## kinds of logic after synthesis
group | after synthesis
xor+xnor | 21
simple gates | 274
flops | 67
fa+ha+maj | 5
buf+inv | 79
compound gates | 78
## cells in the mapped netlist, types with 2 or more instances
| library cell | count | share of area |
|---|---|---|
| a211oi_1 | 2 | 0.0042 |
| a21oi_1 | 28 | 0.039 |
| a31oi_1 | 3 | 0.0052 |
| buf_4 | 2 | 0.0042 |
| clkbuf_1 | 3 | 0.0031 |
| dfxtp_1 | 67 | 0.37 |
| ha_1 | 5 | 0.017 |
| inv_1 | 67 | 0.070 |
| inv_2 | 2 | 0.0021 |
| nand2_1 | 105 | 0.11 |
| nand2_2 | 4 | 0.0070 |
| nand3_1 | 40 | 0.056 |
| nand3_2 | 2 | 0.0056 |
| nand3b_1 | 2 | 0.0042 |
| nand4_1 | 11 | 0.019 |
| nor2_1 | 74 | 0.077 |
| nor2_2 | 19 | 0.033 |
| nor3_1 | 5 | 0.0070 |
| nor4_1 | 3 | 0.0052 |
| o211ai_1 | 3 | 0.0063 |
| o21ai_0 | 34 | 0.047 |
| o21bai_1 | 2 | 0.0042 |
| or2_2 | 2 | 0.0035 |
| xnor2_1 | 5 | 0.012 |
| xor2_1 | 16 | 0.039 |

■ ■ ■ ■ ■

* **Task to complete**
Write out exactly the lines starting with the one that holds "19 | 0.033 |" and running through the last line above.

* **Task result**
| nor2_2 | 19 | 0.033 |
| nor3_1 | 5 | 0.0070 |
| nor4_1 | 3 | 0.0052 |
| o211ai_1 | 3 | 0.0063 |
| o21ai_0 | 34 | 0.047 |
| o21bai_1 | 2 | 0.0042 |
| or2_2 | 2 | 0.0035 |
| xnor2_1 | 5 | 0.012 |
| xor2_1 | 16 | 0.039 |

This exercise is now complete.